## TASK PROMPT
In the listing that follows, count every line with the word "recessive" in it and write only the total.

## THE RECORDS

## src/cmc_pkg.sv

```systemverilog
package cmc_pkg;
    // register byte offsets
    localparam logic [7:0] CMC_MASTER_CONTROL_OFF = 8'h00;
    localparam logic [7:0] CMC_MASTER_STATUS_OFF = 8'h04;
    localparam logic [7:0] CMC_DIAGNOSTIC_CONFIG_OFF = 8'h08;
    localparam logic [7:0] CMC_IRQ_ENABLE_OFF = 8'h0C;
    localparam logic [7:0] CMC_CAPABILITY_OFF = 8'h10;
    // master_control_reg fields
    localparam int CMC_INIT_REQUEST_BIT = 0;
    localparam int CMC_SLEEP_REQUEST_BIT = 1;
    localparam int CMC_AUTO_WAKEUP_BIT = 2;
    // master_status_reg fields
    localparam int CMC_INIT_ACK_BIT = 0;
    localparam int CMC_SLEEP_ACK_BIT = 1;
    localparam int CMC_WAKEUP_FLAG_BIT = 2;
    localparam int CMC_PULLUP_BIT = 3;
    localparam int CMC_RX_LEVEL_BIT = 4;
    // diagnostic_config_reg fields
    localparam int CMC_SILENT_BIT = 0;
    localparam int CMC_LOOPBACK_BIT = 1;
    // irq_enable_reg fields
    localparam int CMC_WAKEUP_IRQ_EN_BIT = 0;
    // reset values
    localparam logic CMC_INIT_REQUEST_RST = 1'b0;
    localparam logic CMC_SLEEP_REQUEST_RST = 1'b1;
    localparam logic CMC_SLEEP_ACK_RST = 1'b1;
    localparam logic CMC_PULLUP_RST = 1'b1;
    // bus idle detection
    localparam int CMC_IDLE_BITS = 11;
    localparam logic [3:0] CMC_IDLE_LAST = 4'(CMC_IDLE_BITS - 1);
    // core capabilities
    localparam int CMC_TX_MAILBOXES = 3;
    localparam int CMC_RX_FIFOS = 2;
    localparam int CMC_RX_FIFO_DEPTH = 3;
    localparam int CMC_STD_ID_BITS = 11;
    localparam int CMC_EXT_ID_BITS = 29;

    typedef enum logic [1:0] {
        cmc_st_sleep,
        cmc_st_init,
        cmc_st_sync,
        cmc_st_normal
    } cmc_state_e;
endpackage

```

## src/cmc_mode_ctrl.sv

```systemverilog
// Design decisions made here: the APB interface to the registers and the placing of the registers.
`timescale 1ns/1ps
// Function
// - hardware reset puts the controller in sleep with receive pull-up on
// - init or sleep request is acknowledged on entry, pull-up then released
// - normal mode whenever both init and sleep acknowledges are clear; here init acknowledge already clears on entering sync, before normal
// - before normal mode wait for eleven consecutive recessive bits
// - clearing init request leaves init once hardware clears init acknowledge
// - in init mode bus transfers stop and transmit pin stays recessive
// - entering init leaves configuration registers untouched
// - in sleep the core clock stops; wake-up flag and receive level status bits still update
// - init request while asleep is not acknowledged
// - bus activity in sleep clears sleep request when auto wake-up set
// - bus activity in sleep raises wake-up interrupt when enabled
// - after sleep request clears, sync to bus before clearing sleep acknowledge
// - silent mode receives but sends only recessive, never starts transmission
// - silent mode feeds dominant bits back internally to the core
// - loop-back mode receives own frames through acceptance filtering
// - loop-back mode ignores acknowledge errors
// - loop-back feeds transmit to receive, pin ignored, transmit still visible
// - silent plus loop-back disconnects receive pin and holds transmit recessive
// - standard 11-bit and extended 29-bit identifiers handled in hardware
// - three transmit mailboxes and two receive fifos of three messages
module cmc_mode_ctrl
    import cmc_pkg::*;
(
    input wire logic clk,
    input wire logic srst,
    input wire logic psel,
    input wire logic penable,
    input wire logic pwrite,
    input wire logic [7:0] paddr,
    input wire logic [31:0] pwdata,
    output logic [31:0] prdata,
    output logic pready,
    output logic pslverr,
    input wire logic bus_receive_pin,
    output logic bus_transmit_pin,
    output logic receive_pullup_pin,
    input wire logic core_tx,
    input wire logic core_bit_tick,
    output logic core_rx,
    output logic core_clk_en,
    output logic core_enable,
    output logic core_tx_allow,
    output logic core_ack_err_ignore,
    output logic core_self_receive,
    output logic wakeup_irq
);

    cmc_state_e state_q;
    cmc_state_e state_d;
    logic init_request_q;
    logic sleep_request_q;
    logic sleep_request_d;
    logic auto_wakeup_select_q;
    logic silent_select_q;
    logic loopback_select_q;
    logic wakeup_irq_enable_q;
    logic init_acknowledge_q;
    logic init_acknowledge_d;
    logic sleep_acknowledge_q;
    logic sleep_acknowledge_d;
    logic wakeup_flag_q;
    logic wakeup_flag_d;
    logic pullup_q;
    logic pullup_d;
    logic [3:0] idle_cnt_q;
    logic [3:0] idle_cnt_d;
    logic [31:0] prdata_q;
    logic pready_q;
    logic pslverr_q;
    logic bus_transmit_pin_q;
    logic core_rx_q;
    logic core_clk_en_q;
    logic core_enable_q;
    logic core_tx_allow_q;
    logic core_ack_err_ignore_q;
    logic core_self_receive_q;
    logic wakeup_irq_q;

    function automatic logic hit(input logic [7:0] addr, input logic [7:0] off);
        hit = (addr == off);
    endfunction

    // bus decode
    wire setup_ph = psel && !penable;
    wire access_ok = psel && penable && pready_q;
    wire wr_en = access_ok && pwrite && !pslverr_q;
    wire wr_ctrl = wr_en && hit(paddr, CMC_MASTER_CONTROL_OFF);
    wire wr_stat = wr_en && hit(paddr, CMC_MASTER_STATUS_OFF);
    wire wr_diag = wr_en && hit(paddr, CMC_DIAGNOSTIC_CONFIG_OFF);
    wire wr_ien = wr_en && hit(paddr, CMC_IRQ_ENABLE_OFF);
    wire mapped = hit(paddr, CMC_MASTER_CONTROL_OFF)
        || hit(paddr, CMC_MASTER_STATUS_OFF)
        || hit(paddr, CMC_DIAGNOSTIC_CONFIG_OFF)
        || hit(paddr, CMC_IRQ_ENABLE_OFF)
        || hit(paddr, CMC_CAPABILITY_OFF);
    wire diag_open = (state_q == cmc_st_init);

    // mode conditions
    wire in_sleep = (state_q == cmc_st_sleep);
    wire in_normal = (state_q == cmc_st_normal);
    wire wake_evt = in_sleep && !bus_receive_pin;
    wire tx_quiet = !in_normal || silent_select_q;
    // receive path selection; loop-back wins so the pin is cut off in combined mode
    wire silent_rx = bus_receive_pin && core_tx;
    wire rx_mux = loopback_select_q ? core_tx : (silent_select_q ? silent_rx : bus_receive_pin);
    wire idle_bit = core_bit_tick && rx_mux;
    wire sync_done = (state_q == cmc_st_sync) && idle_bit && (idle_cnt_q == CMC_IDLE_LAST);

    // read data
    wire [31:0] ctrl_rd = {29'h0000000, auto_wakeup_select_q, sleep_request_q, init_request_q};
    wire [31:0] stat_rd = {27'h0, rx_mux, pullup_q, wakeup_flag_q,
        sleep_acknowledge_q, init_acknowledge_q};
    wire [31:0] diag_rd = {30'h0, loopback_select_q, silent_select_q};
    wire [31:0] ien_rd = {31'h0, wakeup_irq_enable_q};
    wire [31:0] cap_rd = {8'h00, 8'(CMC_EXT_ID_BITS), 4'(CMC_STD_ID_BITS - 8),
        4'(CMC_RX_FIFO_DEPTH), 4'(CMC_RX_FIFOS), 4'(CMC_TX_MAILBOXES)};
    wire [31:0] rd_mux = hit(paddr, CMC_MASTER_CONTROL_OFF) ? ctrl_rd
        : hit(paddr, CMC_MASTER_STATUS_OFF) ? stat_rd
        : hit(paddr, CMC_DIAGNOSTIC_CONFIG_OFF) ? diag_rd
        : hit(paddr, CMC_IRQ_ENABLE_OFF) ? ien_rd
        : hit(paddr, CMC_CAPABILITY_OFF) ? cap_rd
        : 32'h00000000;

    // mode sequencing
    always_comb
    begin
        state_d = state_q;
        unique case (state_q)
            cmc_st_sleep:
            begin
                if (!sleep_request_q)
                    state_d = cmc_st_sync;
            end
            cmc_st_init:
            begin
                if (!init_request_q)
                    state_d = sleep_request_q ? cmc_st_sleep : cmc_st_sync;
            end
            cmc_st_sync:
            begin
                if (sleep_request_q)
                    state_d = cmc_st_sleep;
                else if (sync_done)
                    state_d = init_request_q ? cmc_st_init : cmc_st_normal;
                else if (init_request_q && !sleep_acknowledge_q)
                    state_d = cmc_st_init;
            end
            cmc_st_normal:
            begin
                if (init_request_q)
                    state_d = cmc_st_init;
                else if (sleep_request_q)
                    state_d = cmc_st_sleep;
            end
        endcase
    end

    // acknowledges follow the reached mode; sleep acknowledge also stays set through sync after sleep
    assign init_acknowledge_d = (state_d == cmc_st_init);
    assign sleep_acknowledge_d = (state_d == cmc_st_sleep)
        || (sleep_acknowledge_q && state_d == cmc_st_sync);
    assign pullup_d = pullup_q && !((state_d != state_q)
        && (state_d == cmc_st_init || state_d == cmc_st_sleep));
    // hardware wake-up clear wins over a software write in the same cycle
    assign sleep_request_d = (wake_evt && auto_wakeup_select_q) ? 1'b0
        : (wr_ctrl ? pwdata[CMC_SLEEP_REQUEST_BIT] : sleep_request_q);
    // set wins over the write-one clear
    assign wakeup_flag_d = wake_evt
        || (wakeup_flag_q && !(wr_stat && pwdata[CMC_WAKEUP_FLAG_BIT]));
    // recessive run counter, held at zero outside sync
    assign idle_cnt_d = (state_q != cmc_st_sync) ? 4'h0
        : !core_bit_tick ? idle_cnt_q
        : !rx_mux ? 4'h0
        : (idle_cnt_q == CMC_IDLE_LAST) ? 4'h0
        : idle_cnt_q + 4'h1;

    always_ff @(posedge clk)
    begin
        if (srst)
        begin
            state_q <= cmc_st_sleep;
            init_acknowledge_q <= 1'b0;
            sleep_acknowledge_q <= CMC_SLEEP_ACK_RST;
            pullup_q <= CMC_PULLUP_RST;
            idle_cnt_q <= 4'h0;
            wakeup_flag_q <= 1'b0;
        end
        else
        begin
            state_q <= state_d;
            init_acknowledge_q <= init_acknowledge_d;
            sleep_acknowledge_q <= sleep_acknowledge_d;
            pullup_q <= pullup_d;
            idle_cnt_q <= idle_cnt_d;
            wakeup_flag_q <= wakeup_flag_d;
        end
    end

    // software registers, reset only by srst and not by mode changes
    always_ff @(posedge clk)
    begin
        if (srst)
        begin
            init_request_q <= CMC_INIT_REQUEST_RST;
            sleep_request_q <= CMC_SLEEP_REQUEST_RST;
            auto_wakeup_select_q <= 1'b0;
            silent_select_q <= 1'b0;
            loopback_select_q <= 1'b0;
            wakeup_irq_enable_q <= 1'b0;
        end
        else
        begin
            sleep_request_q <= sleep_request_d;
            if (wr_ctrl)
            begin
                init_request_q <= pwdata[CMC_INIT_REQUEST_BIT];
                auto_wakeup_select_q <= pwdata[CMC_AUTO_WAKEUP_BIT];
            end
            if (wr_diag && diag_open)
            begin
                silent_select_q <= pwdata[CMC_SILENT_BIT];
                loopback_select_q <= pwdata[CMC_LOOPBACK_BIT];
            end
            if (wr_ien)
                wakeup_irq_enable_q <= pwdata[CMC_WAKEUP_IRQ_EN_BIT];
        end
    end

    // apb slave: one access cycle, answer prepared in setup
    always_ff @(posedge clk)
    begin
        if (srst)
        begin
            prdata_q <= 32'h00000000;
            pready_q <= 1'b0;
            pslverr_q <= 1'b0;
        end
        else
        begin
            pready_q <= setup_ph;
            pslverr_q <= setup_ph && !mapped;
            if (setup_ph)
                prdata_q <= pwrite ? 32'h00000000 : rd_mux;
        end
    end

    // pin and core side outputs
    always_ff @(posedge clk)
    begin
        if (srst)
        begin
            bus_transmit_pin_q <= 1'b1;
            core_rx_q <= 1'b1;
            core_clk_en_q <= 1'b0;
            core_enable_q <= 1'b0;
            core_tx_allow_q <= 1'b0;
            core_ack_err_ignore_q <= 1'b0;
            core_self_receive_q <= 1'b0;
            wakeup_irq_q <= 1'b0;
        end
        else
        begin
            bus_transmit_pin_q <= tx_quiet ? 1'b1 : core_tx;
            core_rx_q <= rx_mux;
            core_clk_en_q <= !in_sleep;
            core_enable_q <= in_normal;
            core_tx_allow_q <= in_normal && !silent_select_q;
            core_ack_err_ignore_q <= loopback_select_q;
            core_self_receive_q <= loopback_select_q;
            wakeup_irq_q <= wakeup_flag_q && wakeup_irq_enable_q;
        end
    end

    assign prdata = prdata_q;
    assign pready = pready_q;
    assign pslverr = pslverr_q;
    assign bus_transmit_pin = bus_transmit_pin_q;
    assign receive_pullup_pin = pullup_q;
    assign core_rx = core_rx_q;
    assign core_clk_en = core_clk_en_q;
    assign core_enable = core_enable_q;
    assign core_tx_allow = core_tx_allow_q;
    assign core_ack_err_ignore = core_ack_err_ignore_q;
    assign core_self_receive = core_self_receive_q;
    assign wakeup_irq = wakeup_irq_q;
endmodule

```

## EXERCISE ANSWER
5